Corriere dello Sport: "A Paratici sono bastati pochi giorni per investire 35 milioni in due centrali"
Che qualcosa andava cambiato dietro era evidente. Non era altrettanto evidente invece che si potesse spendere subito cifre del genere.
Oggi Radu Dragusin sarà a Firenze per le visite mediche e poi, una volta superate, metterà la firma sul contratto con la formula 1+4: la stagione che entra in prestito oneroso (1,5 milioni) dal Tottenham e da giugno prossimo, al riscatto obbligato (17,5 milioni) se totalizzerà almeno il sessanta per cento di presenze da quarantacinque minuti in su nelle trentotto partite di Serie A, da calciatore tutto della Fiorentina fino al 2031 a due milioni netti all’anno. L’affare è chiuso.
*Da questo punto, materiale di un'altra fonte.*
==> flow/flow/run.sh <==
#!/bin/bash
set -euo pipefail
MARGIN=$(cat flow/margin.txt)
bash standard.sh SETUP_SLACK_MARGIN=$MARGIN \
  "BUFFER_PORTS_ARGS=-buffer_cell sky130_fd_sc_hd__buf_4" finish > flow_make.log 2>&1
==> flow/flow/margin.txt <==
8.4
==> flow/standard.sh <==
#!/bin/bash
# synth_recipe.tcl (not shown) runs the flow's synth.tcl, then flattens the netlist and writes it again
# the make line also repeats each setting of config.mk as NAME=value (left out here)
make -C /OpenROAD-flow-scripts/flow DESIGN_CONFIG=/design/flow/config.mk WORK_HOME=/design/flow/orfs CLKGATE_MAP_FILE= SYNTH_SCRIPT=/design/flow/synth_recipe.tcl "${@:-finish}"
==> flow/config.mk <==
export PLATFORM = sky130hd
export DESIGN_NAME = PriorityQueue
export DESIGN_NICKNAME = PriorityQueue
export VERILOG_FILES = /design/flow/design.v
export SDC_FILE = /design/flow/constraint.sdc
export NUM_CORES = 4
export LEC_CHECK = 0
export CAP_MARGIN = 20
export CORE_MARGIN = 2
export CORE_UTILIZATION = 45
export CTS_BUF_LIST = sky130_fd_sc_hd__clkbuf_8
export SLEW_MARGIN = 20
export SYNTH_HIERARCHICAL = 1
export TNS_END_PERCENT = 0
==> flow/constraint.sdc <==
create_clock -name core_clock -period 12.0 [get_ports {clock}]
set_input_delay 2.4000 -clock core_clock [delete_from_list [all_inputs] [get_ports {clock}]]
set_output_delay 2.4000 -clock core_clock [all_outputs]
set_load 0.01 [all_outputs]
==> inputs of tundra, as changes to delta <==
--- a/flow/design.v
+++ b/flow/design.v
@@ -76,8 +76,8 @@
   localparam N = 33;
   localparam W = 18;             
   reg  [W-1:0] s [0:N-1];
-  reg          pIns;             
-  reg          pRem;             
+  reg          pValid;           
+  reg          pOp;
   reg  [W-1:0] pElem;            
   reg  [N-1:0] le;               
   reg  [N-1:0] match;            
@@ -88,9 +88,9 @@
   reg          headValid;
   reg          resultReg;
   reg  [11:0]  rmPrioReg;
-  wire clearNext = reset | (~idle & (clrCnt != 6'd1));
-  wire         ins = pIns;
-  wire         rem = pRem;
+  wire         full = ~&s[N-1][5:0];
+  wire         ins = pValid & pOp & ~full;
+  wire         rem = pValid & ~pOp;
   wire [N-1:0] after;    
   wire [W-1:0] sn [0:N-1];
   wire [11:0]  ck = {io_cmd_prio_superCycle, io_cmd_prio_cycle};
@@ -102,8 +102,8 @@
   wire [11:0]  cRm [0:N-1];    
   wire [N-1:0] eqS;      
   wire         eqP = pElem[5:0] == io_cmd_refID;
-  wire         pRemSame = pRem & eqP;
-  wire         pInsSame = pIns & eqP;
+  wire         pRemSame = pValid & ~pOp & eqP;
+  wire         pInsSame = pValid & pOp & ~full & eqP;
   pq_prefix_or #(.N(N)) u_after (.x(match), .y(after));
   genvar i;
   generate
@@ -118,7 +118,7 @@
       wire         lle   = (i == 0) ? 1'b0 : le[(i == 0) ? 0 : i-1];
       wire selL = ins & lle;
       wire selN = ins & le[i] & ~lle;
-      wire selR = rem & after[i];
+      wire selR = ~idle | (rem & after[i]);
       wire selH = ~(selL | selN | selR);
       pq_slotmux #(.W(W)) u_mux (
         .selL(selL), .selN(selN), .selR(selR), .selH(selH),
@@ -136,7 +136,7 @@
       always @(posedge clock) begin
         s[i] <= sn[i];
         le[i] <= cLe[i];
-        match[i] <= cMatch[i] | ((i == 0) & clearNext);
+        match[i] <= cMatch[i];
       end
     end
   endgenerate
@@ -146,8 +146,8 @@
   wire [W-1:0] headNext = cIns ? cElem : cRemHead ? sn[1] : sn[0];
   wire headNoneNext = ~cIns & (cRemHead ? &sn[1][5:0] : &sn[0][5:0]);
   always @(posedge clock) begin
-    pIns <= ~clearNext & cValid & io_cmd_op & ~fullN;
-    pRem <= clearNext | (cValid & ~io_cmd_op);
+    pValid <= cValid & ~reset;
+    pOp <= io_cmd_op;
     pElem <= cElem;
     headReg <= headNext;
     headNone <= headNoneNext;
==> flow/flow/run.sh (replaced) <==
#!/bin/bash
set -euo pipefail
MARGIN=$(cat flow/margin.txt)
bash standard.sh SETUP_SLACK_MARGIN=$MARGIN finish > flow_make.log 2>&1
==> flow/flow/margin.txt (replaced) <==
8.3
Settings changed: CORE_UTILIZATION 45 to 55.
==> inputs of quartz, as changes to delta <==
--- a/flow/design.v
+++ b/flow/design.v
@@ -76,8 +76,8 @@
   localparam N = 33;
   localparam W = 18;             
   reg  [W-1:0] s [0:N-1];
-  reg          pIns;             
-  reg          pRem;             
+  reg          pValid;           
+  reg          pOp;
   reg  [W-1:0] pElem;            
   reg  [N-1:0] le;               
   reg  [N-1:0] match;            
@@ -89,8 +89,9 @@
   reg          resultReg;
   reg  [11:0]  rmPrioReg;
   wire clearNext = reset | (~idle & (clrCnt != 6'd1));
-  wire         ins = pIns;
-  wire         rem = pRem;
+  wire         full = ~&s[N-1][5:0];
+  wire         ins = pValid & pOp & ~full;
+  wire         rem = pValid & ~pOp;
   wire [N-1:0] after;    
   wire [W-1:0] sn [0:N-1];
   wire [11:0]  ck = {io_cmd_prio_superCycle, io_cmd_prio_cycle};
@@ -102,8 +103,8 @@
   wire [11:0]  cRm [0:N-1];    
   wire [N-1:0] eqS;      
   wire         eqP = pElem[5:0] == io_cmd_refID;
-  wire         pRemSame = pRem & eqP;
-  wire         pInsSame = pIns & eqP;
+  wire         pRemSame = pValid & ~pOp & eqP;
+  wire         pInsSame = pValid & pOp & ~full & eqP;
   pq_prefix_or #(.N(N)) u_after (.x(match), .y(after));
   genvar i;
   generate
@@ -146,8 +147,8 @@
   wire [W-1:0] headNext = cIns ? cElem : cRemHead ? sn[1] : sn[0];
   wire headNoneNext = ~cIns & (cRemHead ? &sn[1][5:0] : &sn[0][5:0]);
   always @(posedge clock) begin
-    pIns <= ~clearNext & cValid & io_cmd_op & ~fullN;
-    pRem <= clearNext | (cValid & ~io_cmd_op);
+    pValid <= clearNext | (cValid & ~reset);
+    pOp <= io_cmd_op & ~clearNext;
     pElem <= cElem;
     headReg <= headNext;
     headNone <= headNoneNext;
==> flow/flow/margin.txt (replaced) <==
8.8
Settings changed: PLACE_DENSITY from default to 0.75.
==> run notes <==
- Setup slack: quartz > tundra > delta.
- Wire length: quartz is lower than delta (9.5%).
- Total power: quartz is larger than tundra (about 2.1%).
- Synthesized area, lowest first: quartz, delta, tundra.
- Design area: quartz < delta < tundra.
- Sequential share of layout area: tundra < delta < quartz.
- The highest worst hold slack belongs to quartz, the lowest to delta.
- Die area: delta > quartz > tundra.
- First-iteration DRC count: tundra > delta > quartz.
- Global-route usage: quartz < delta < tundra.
This is an optimization exercise on Yosys and OpenROAD, whose aim is small area and a short achievable clock period, not a production implementation.
The RTL was checked by simulation tests, not by an equivalence proof against the original design.
No activity file was given, so power comes from the tool's default toggle rates.

== juniper ==
==> module pgen0, before the edit <==
module pgen0 (input wire a, b, inv, output wire ng, nt, p);
	wire bx;
	xor2m x (.a(b), .b(inv), .y(bx));
	gtbit0 gt (.a(a), .b(bx), .ci(inv), .ng(ng), .nt(nt), .p(p));
endmodule
==> module gtbit0, before the edit <==
module gtbit0 (input wire a, b, ci, output wire ng, nt, p);
	wire ng0;
	assign ng0 = ~(a & b);
	assign nt = ~(a | b);
	xor2m pp (.a(a), .b(b), .y(p));
	gtn2p1 cg (.ng(ng0), .nt(nt), .nci(~ci), .ngo(ng));
endmodule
DRAGU C’È. Erano quelli i famosi (e ultimi) dettagli che andavano sistemati e ieri sono stati sistemati: Dragusin diventerà il secondo acquisto ufficiale di Paratici in questo inizio di mercato sopra le righe (nell’accezione più positiva), in cui al direttore sportivo sono bastati pochi giorni per rifare la difesa piazzando due colpi per un investimento complessivo che supererà i trentacinque milioni di euro. Non pochi, anzi tanti, perché là dietro qualcosa (qualcuno) andava cambiato di sicuro, però era difficile aspettarsi un decisionismo così spinto al punto da inserire addirittura due centrali, giovani (Viery classe 2005, Dragusin 2002), ben assortiti, motivati, seguiti da altre squadre (ecco spiegata l’accelerazione), che rappresentano soltanto la parte iniziale del programma di rafforzamento studiato in duplex da Paratici e Grosso. E che prevede come prossimo passaggio sicuramente l’esterno offensivo: uno dei quattro da portare a Firenze.